This morning I was reading to Sawyer in The Jesus Storybook Bible by Sally Lloyd-Jones. He kept asking me to read the one “where Jesus dies on the cross.” We sat down to read it and continued a few stories past. In the story titled “God’s wonderful surprise,” Mary is searching for Jesus. She has gone to the tomb with the other women but has found the tomb empty. Instead of returning home with the others, she continues to search for Him. Jesus, of course, is there, but she does not recognize Him. She mistakes Him for the gardener and asks where he has put Jesus’ body so that she may go and get Him.
“‘I don’t know where Jesus is!’ Mary said urgently. ‘I can’t find him.’
But it was all right. Jesus knew where she was. And he had found her.
‘Mary!’
Only one person said her name like that. She could hear her heart thumping.”

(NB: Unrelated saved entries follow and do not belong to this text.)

## config.mk

```make
export PLATFORM = sky130hd
export DESIGN_NAME = edge_row_writer
export DESIGN_NICKNAME = d
export VERILOG_FILES = /design/src/rtl/edge_pkg.sv /design/src/rtl/edge_row_fifo.sv /design/src/rtl/edge_row_writer.sv
export SDC_FILE = /design/constraint.sdc
export NUM_CORES = 1
export LEC_CHECK = 0
export ABC_CLOCK_PERIOD_IN_PS = 3000
export BUFFER_PORTS_ARGS = -buffer_cell sky130_fd_sc_hd__buf_2
export CORE_MARGIN = 5
export CORE_UTILIZATION = 40
export CTS_BUF_LIST = sky130_fd_sc_hd__clkbuf_4 sky130_fd_sc_hd__clkbuf_8
export CTS_CLUSTER_SIZE = 12
export DETAILED_ROUTE_END_ITERATION = 10
export RECOVER_POWER = 100
export SYNTH_ARGS = -nofsm -noshare
export SYNTH_HDL_FRONTEND = slang
export SYNTH_SLANG_ARGS = --single-unit
export TNS_END_PERCENT = 100
```

## constraint.sdc

```tcl
create_clock -name clk_50M -period 3 [get_ports clk_50M]
set_input_delay 0.15 -clock clk_50M [delete_from_list [all_inputs] [get_ports clk_50M]]
set_output_delay 0.15 -clock clk_50M [all_outputs]
set_load 0.05 [all_outputs]
```
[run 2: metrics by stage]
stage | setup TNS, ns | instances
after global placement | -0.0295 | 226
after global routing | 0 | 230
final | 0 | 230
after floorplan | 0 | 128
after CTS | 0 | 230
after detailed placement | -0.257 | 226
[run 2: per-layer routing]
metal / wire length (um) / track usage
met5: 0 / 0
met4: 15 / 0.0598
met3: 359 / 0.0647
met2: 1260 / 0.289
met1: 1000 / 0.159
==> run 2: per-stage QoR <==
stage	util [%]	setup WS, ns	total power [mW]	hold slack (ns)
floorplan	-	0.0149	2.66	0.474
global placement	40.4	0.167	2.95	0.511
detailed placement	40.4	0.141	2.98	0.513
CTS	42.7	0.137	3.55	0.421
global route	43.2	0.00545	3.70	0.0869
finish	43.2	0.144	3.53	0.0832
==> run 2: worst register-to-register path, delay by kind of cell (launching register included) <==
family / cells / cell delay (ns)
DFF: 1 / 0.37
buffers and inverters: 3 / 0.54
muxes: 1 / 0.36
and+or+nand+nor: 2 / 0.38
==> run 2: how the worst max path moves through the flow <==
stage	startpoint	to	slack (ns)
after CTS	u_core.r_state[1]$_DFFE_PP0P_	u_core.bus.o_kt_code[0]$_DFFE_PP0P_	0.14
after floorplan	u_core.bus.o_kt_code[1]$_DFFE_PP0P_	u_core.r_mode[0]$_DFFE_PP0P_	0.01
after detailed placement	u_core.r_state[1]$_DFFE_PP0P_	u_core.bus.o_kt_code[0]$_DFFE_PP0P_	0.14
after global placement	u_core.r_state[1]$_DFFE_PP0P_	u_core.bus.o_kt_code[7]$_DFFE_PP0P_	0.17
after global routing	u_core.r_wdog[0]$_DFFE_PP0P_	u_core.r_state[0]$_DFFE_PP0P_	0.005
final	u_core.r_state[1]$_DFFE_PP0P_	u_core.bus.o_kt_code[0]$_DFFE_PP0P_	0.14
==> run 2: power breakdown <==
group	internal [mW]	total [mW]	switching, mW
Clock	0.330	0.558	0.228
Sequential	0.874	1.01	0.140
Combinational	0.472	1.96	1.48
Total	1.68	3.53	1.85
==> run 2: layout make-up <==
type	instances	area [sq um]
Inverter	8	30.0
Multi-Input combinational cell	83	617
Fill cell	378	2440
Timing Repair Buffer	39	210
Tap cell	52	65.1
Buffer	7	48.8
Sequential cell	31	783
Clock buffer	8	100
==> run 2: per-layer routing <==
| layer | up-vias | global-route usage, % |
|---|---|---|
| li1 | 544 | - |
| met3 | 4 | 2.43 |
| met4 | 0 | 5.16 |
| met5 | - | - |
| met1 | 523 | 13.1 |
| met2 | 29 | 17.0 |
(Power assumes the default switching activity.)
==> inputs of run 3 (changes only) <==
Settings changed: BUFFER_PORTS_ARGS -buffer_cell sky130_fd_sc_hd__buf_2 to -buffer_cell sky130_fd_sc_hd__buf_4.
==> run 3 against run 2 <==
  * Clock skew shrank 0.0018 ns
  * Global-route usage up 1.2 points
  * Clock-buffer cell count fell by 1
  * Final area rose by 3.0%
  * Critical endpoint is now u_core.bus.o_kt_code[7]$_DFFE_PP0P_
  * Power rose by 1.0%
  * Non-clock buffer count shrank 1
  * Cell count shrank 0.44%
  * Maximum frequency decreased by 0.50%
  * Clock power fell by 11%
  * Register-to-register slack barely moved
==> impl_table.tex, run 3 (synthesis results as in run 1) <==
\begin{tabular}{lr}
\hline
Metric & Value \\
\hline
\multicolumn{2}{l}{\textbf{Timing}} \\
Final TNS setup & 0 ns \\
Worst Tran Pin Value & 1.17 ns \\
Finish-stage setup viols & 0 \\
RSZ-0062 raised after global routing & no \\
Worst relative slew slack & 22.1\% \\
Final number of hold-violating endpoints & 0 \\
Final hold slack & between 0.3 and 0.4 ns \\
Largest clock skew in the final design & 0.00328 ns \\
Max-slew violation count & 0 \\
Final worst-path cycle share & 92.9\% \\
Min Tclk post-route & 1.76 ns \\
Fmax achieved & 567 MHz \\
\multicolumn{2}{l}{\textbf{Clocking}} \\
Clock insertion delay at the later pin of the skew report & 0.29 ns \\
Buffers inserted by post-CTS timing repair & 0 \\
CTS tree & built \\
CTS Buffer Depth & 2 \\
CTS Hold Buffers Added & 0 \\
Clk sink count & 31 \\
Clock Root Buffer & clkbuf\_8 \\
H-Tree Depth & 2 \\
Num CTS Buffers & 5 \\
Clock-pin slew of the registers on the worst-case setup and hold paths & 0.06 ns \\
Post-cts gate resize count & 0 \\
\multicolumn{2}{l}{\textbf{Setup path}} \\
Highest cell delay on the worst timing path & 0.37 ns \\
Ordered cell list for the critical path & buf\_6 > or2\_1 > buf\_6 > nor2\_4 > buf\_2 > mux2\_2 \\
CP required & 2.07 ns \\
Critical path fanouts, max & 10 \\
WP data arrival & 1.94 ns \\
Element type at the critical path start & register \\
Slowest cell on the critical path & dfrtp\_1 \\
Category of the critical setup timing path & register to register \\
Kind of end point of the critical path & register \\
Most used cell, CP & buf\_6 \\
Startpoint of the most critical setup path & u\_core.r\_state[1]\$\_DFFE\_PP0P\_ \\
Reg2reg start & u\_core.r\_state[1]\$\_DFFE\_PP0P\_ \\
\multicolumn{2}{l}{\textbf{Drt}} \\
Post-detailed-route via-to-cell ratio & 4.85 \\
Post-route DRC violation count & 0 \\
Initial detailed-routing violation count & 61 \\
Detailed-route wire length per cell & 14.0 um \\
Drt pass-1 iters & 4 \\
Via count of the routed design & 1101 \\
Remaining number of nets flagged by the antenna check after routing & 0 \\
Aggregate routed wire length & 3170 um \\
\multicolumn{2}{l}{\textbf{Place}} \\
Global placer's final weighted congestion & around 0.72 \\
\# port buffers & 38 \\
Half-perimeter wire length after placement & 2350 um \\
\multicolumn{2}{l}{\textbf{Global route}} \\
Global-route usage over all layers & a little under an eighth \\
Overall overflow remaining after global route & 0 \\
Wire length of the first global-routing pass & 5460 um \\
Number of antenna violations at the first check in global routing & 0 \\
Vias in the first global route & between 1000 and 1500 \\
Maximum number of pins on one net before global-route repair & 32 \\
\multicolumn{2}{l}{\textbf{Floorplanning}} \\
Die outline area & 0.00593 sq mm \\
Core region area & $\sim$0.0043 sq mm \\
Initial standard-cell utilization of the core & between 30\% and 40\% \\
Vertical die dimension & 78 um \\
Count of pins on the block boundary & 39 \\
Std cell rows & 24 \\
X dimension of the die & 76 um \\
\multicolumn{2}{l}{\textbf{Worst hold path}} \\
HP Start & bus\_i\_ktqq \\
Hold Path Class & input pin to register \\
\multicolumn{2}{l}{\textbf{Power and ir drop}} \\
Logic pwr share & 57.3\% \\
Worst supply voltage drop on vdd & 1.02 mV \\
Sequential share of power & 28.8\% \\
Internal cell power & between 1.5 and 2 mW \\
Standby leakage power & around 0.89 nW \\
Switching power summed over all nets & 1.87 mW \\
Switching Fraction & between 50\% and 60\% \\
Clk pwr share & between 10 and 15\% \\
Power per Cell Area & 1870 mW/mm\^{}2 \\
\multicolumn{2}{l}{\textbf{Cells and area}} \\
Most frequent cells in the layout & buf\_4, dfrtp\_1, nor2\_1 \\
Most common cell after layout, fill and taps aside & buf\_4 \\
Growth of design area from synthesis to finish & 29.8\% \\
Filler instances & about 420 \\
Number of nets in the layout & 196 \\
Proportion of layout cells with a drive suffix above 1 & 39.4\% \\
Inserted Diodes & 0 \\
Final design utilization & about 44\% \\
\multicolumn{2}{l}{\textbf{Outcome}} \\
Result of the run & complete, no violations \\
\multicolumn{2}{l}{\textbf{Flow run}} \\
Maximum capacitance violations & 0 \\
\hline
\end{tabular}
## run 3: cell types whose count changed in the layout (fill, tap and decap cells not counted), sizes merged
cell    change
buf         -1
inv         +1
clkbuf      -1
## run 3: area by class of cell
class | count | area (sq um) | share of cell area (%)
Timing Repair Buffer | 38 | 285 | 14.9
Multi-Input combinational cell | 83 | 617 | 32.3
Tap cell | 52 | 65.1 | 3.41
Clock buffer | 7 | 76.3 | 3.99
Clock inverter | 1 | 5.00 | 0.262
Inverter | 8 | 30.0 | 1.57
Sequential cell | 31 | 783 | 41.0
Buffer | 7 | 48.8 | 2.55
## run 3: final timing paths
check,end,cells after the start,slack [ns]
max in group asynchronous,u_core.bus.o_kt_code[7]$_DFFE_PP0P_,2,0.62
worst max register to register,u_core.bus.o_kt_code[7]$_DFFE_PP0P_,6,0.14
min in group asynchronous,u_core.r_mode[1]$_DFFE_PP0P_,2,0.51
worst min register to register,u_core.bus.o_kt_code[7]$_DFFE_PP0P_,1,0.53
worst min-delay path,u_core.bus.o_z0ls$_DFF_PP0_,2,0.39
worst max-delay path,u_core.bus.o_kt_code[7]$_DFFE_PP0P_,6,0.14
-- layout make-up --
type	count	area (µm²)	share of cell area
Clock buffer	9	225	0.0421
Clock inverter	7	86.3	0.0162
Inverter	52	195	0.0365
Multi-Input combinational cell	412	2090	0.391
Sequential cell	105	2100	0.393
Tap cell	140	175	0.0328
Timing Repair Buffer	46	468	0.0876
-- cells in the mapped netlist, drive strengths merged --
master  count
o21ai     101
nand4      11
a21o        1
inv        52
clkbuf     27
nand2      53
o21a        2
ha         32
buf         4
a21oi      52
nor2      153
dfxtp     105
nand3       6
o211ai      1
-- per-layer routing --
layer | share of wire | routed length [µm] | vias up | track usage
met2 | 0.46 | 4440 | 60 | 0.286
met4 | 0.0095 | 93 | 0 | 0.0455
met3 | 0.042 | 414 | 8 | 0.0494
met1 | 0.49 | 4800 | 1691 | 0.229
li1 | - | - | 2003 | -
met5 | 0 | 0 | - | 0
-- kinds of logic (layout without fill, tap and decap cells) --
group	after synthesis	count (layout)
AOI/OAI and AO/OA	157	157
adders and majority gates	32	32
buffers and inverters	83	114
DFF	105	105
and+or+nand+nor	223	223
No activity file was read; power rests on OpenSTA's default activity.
<file path="src/rtl/fetch_stage.sv">
// Instruction fetch stage: PC register, IF/ID pipeline register, redirect/flush
// handling, misaligned-target pulse and a free-running stall-cycle counter.
module fetch_stage #(
  parameter logic [31:0] RESET_PC  = 32'h0000_0000,
  parameter logic [31:0] NOP_INSTR = 32'h0000_0013
) (
  input  logic        clk,
  input  logic        rst_n,
  input  logic        stall_i,
  input  logic        redirect_i,
  input  logic [31:0] redirect_target_i,
  input  logic [31:0] imem_rdata_i,
  output logic [31:0] imem_addr_o,
  output logic [31:0] instr_o,
  output logic [31:0] pc_o,
  output logic [31:0] pc_plus4_o,
  output logic        valid_o,
  output logic [6:0]  opcode_o,
  output logic [2:0]  funct3_o,
  output logic [6:0]  funct7_o,
  output logic        misalign_o,
  output logic [31:0] stall_cnt_o
);

  logic [31:0] pc_q, pc_d;
  logic [31:0] instr_q, instr_d;
  logic [31:0] id_pc_q, id_pc_d;
  logic [31:0] id_pc4_q, id_pc4_d;
  logic        valid_q, valid_d;
  logic        misalign_q, misalign_d;
  logic [31:0] stall_cnt_q, stall_cnt_d;
  logic [31:0] pc_plus4;

  assign pc_plus4 = pc_q + 32'd4;

  // Redirect wins over stall; bit 0 of the target is dropped, bit 1 only flags.
  always_comb begin
    pc_d        = pc_q;
    instr_d     = instr_q;
    id_pc_d     = id_pc_q;
    id_pc4_d    = id_pc4_q;
    valid_d     = valid_q;
    misalign_d  = 1'b0;
    stall_cnt_d = stall_cnt_q;
    if (redirect_i) begin
      pc_d       = {redirect_target_i[31:2], 2'b00};
      instr_d    = NOP_INSTR;
      id_pc_d    = 32'd0;
      id_pc4_d   = 32'd0;
      valid_d    = 1'b0;
      misalign_d = redirect_target_i[1];
    end else if (stall_i) begin
      stall_cnt_d = stall_cnt_q + 32'd1;
    end else begin
      pc_d     = pc_plus4;
      instr_d  = imem_rdata_i;
      id_pc_d  = pc_q;
      id_pc4_d = pc_plus4;
      valid_d  = 1'b1;
    end
  end

  always_ff @(posedge clk) begin
    if (!rst_n) begin
      pc_q        <= RESET_PC;
      instr_q     <= NOP_INSTR;
      id_pc_q     <= 32'd0;
      id_pc4_q    <= 32'd0;
      valid_q     <= 1'b0;
      misalign_q  <= 1'b0;
      stall_cnt_q <= 32'd0;
    end else begin
      pc_q        <= pc_d;
      instr_q     <= instr_d;
      id_pc_q     <= id_pc_d;
      id_pc4_q    <= id_pc4_d;
      valid_q     <= valid_d;
      misalign_q  <= misalign_d;
      stall_cnt_q <= stall_cnt_d;
    end
  end

  assign imem_addr_o = pc_q;
  assign instr_o     = instr_q;
  assign pc_o        = id_pc_q;
  assign pc_plus4_o  = id_pc4_q;
  assign valid_o     = valid_q;
  assign misalign_o  = misalign_q;
  assign stall_cnt_o = stall_cnt_q;
  assign opcode_o    = instr_q[6:0];
  assign funct3_o    = instr_q[14:12];
  assign funct7_o    = instr_q[31:25];

endmodule

</file>
<file path="config.mk">
export PLATFORM = sky130hd
export DESIGN_NAME = fetch_stage
export DESIGN_NICKNAME = d
export VERILOG_FILES = /design/src/rtl/fetch_stage.sv
export SDC_FILE = /design/constraint.sdc
export NUM_CORES = 1
export LEC_CHECK = 0
export CAP_MARGIN = 30
export CORE_ASPECT_RATIO = 1.1
export CORE_MARGIN = 5
export CORE_UTILIZATION = 45
export CTS_CLUSTER_DIAMETER = 120
export DETAILED_ROUTE_END_ITERATION = 10
export DONT_BUFFER_PORTS = 1
export PLACE_DENSITY_LB_ADDON = 0.05
export SYNTH_ARGS = -nofsm -noshare
export SYNTH_HDL_FRONTEND = slang
export SYNTH_SLANG_ARGS = --single-unit
</file>
<file path="constraint.sdc">
create_clock -name clk -period 1.95 [get_ports clk]
set_input_delay 0.195 -clock clk [delete_from_list [all_inputs] [get_ports clk]]
set_output_delay 0.195 -clock clk [all_outputs]
set_load 0.05 [all_outputs]
</file>
==> impl_metrics.ini <==
[outcome]
status = complete, no violations

[cts]
cts_sinks = 156
clkSlewWorstSetupHoldPaths_ns = 0.06
numCtsBuffers = 17
tritoncts = built
root_buffer = clkbuf_16
clock_path_buffers = 2
cts_max_level = 4
post_cts_buffers = 0
clkLatencyLatePin_ns = 0.42

[route]
finalWirelength_um = 22400
dr.pass1.iters = 4
drt_iter0_drc = 313
vias_per_cell = 5.82
routed-via-count = 6349
wl_per_cell_um = 20.5
antenna_left = 0
drc = 0

[logic_synthesis]
synth_top_cell_area_share_pct = 45.7
synthTopCellsByArea = dfxtp_1, a22o_1, nand2_1
synth_compound_area_share_pct = 18.8
synthMuxAreaShare_pct = 1.32
netlist_instances = 763
ys_async_sr_fraction_pct = 0
synth_top_family_by_area = simple AND/OR/NAND/NOR gates
ys_seq_area_share_pct = 45.7
syn-mean-instance-area_um2 = 8.97
yosysMostFrequentCell = dfxtp_1
syn_area_mm2 = 0.00684
synthAdderAreaFrac_pct = 0.366
yosys.area.top_type = dfxtp_1
synth_edf_count = 0
synthSimpleGateAreaFrac_pct = 23.0
ys_warn_count = 0
yosys_most_used_dff = dfxtp_1
synth.distinct_cells = 59
synth_seq_cells = 156
synth_common_cells = dfxtp_1, nand2_1, a22o_1
synth_xor_area_share_pct = 3.84

[finish]
post_layout_nonfiller_instances = 1091
fin_util_pct = 59.4
drive_gt1_share_pct = 23.2
fin_nets = 950
final_cell_area_mm2 = 0.00891
syn2layout_area_growth_pct = 30.2

[floorplan]
core-area_mm2 = 0.0150
die_area_mm2 = 0.0178
die_w_um = 128
ios = 247
fp.dieH_um = 139
initial_utilization_pct = 45.6
rows = 47

[sta]
rsz0062_at_grt = no
slew_headroom_pct = 43.9
fin_crit_ns = 1.88
finClkSkew_ns = 0.00937
drv_slew = 0
setup-tns-final_ns = 0
fin_crit_sh_pct = 96.5
setup_viol = 0
max_clock_freq_ghz = 0.531
worst_pin_slew_ns = 0.838
finalHoldViolations = 0

[worst_hold_path]
min-delay-start = stall_i
min_delay_path_depth = 2
min_to = imem_addr_o[20]
hold_class = input port to register

[placed_design]
dp.cells = 994
buffer_ports.inserted = 0
gp_congestion = 0.848
dpl_cell_area_mm2 = 0.00770
dp_hpwl_um = 15500

[worst_setup_path]
worstSetupEndpointType = register
critPathKind = register to register
crit_chain = nand4_1 -> buf_4 -> or3_1 -> or4_1 -> a31oi_1
r2r_setup_slack_ns = 0.07
critPathLaunchType = register
r2r-end = imem_addr_o[26]
worst_path_max_delay_cell = or4_1
cp.arrival_ns = 2.21
rr_worst_depth = 5
cp.required_ns = 2.28
r2r-start = imem_addr_o[12]
critical-path-max-stage-delay_ns = 0.54
cp_max_fo = 8

[global_route]
antenna_found_initial = 3
grt_pass1_vias = 6378
grt_max_degree = 60
grt_usage_pct = 24.6
grt_pass1_wl_um = 35200
overflow = 0

[power]
pwr_density_cell_mw_per_mm2 = 840
peakVddDrop_mv = 0.585
finalPower_mw = 7.48
leakagePower_nw = 3.34

[flow_run]
drv_cap = 0
## worst max path at each step
stage                      end  slack (ns)            start  cells after the start
2_1_floorplan  imem_addr_o[21]       -0.04   imem_addr_o[4]                      6
3_3_place_gp    pc_plus4_o[24]        0.07  imem_addr_o[12]                      5
3_5_place_dp   imem_addr_o[20]        0.04  imem_addr_o[12]                      5
4_1_cts        imem_addr_o[20]        0.04  imem_addr_o[12]                      5
5_1_grt        imem_addr_o[26]       0.002  imem_addr_o[16]                      4
6_report       imem_addr_o[26]        0.07  imem_addr_o[12]                      5
## state kept, by name (all words and copies together) (netlist names)
register,flops
pc_plus4_o,30
instr_o,32
misalign_o,1
pc_o,30
imem_addr_o,30
valid_o,1
stall_cnt_o,32
## layout by cell type, fill, tap and decap left out, types with 24 or more instances in the layout
cell type / synthesis / layout
o21ai_0: 39 / 39
dlygate4sd3_1: 0 / 63
buf_4: 24 / 115
nand3_1: 38 / 36
a21oi_1: 32 / 32
nand2_1: 75 / 75
a22o_1: 48 / 48
or4_1: 31 / 27
nor2_1: 32 / 32
nand4_1: 24 / 24
dfxtp_1: 156 / 118
## critical path: cells and delay by family, from the launching register on
family	cells	cell delay, ns
DFF	1	0.34
AOI/OAI and AO/OA	1	0.19
and+or+nand+nor	3	1.08
buffers and inverters	1	0.18
## where the power goes
group	internal [mW]	switching (mW)	total (mW)
sequential	3.27	0.224	3.50
clock	1.72	1.41	3.13
combinational	0.288	0.563	0.851
## per-layer routing
metal / global-route usage (%) / vias up / part of all wire, %
li1: - / 3051 / -
met1: 28.8 / 3042 / 40
met2: 43.0 / 225 / 50
met3: 7.51 / 29 / 8.2
met4: 7.51 / 2 / 1.5
met5: 0 / - / 0.049
## cells by family (layout without fill, tap and decap cells)
family                     after synthesis  count (layout)
and+or+nand+nor                        285             285
AOI/OAI and AO/OA                      183             183
DFF                                    156             156
buffers and inverters                   97             222
xor gates and xnor gates                30              30
muxes                                    9               9
adders and majority gates                2               2
other                                    1               8
## stage by stage
step,setup WS [ns],hold slack (ns)
global route,0.00241,0.00307
global placement,0.0739,0.302
finish,0.0679,0.0146
floorplan,-0.0416,0.317
detailed placement,0.0353,0.303
CTS,0.0386,0.000681
## area by class of cell
class	instances	area (um^2)
antenna	2	5.00
clock buffer	19	453
clock inverter	13	105
fill	1348	6090
inverter	11	41.3
multi-input combinational	515	3320
sequential	156	3220
tap	196	245
timing repair buffer	179	1510
## timing repair
item	4_1_cts	5_1_grt
hold buffers	63	0
endpoints found under the hold margin	67	0
gates resized for setup	0	3
endpoints found under the setup margin	0	7
(Power assumes the default switching activity.)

This reading gets me every single time. And we have read it a lot. And we have watched it a lot. But every single time, tears well up in my eyes.
I read a list of “What Love Means” to little kids while I was in undergrad many years ago. On that list, there was this: “When you love someone, the way they say your name is different. You just know that your name is safe in their mouth.”
I think Mary felt like this. As soon as Jesus said her name, she knew it was Him, that she was safe forever. So many other people called her by her name that day, I can imagine. But none of them said her name like He did. And no one says our names like He does. He has formed us, He has created us, He has called us by name. It is written in the first verse of Isaiah 43,
But now thus says the Lord,
he who created you, O Jacob,
he who formed you, O Israel:
“Fear not, for I have redeemed you;
I have called you by name, you are mine.
What is so great about our God is that He also calls us by His name. We are His. We are not just something He created. As believers, we are adopted into His family. When we are born or adopted into our families here on Earth, we are given a last name. This holds weight. It gives us belonging into a clan, so to speak. We are associated with those people in our family who hold this same last name, for good or bad. Growing up in a small town in Florida, almost everyone knew who my family was by our last name. My grandfather had, and still has, left a great legacy. I am thankful to be a part of this family. It was honestly hard for me to move to a place where people did not know my family, my last name; I was missing my identity as a member of my family. But the great news is, wherever I go, I am always called by my Father’s name, the name of God:
"everyone who is called by my name, whom I created for my glory, whom I formed and made.”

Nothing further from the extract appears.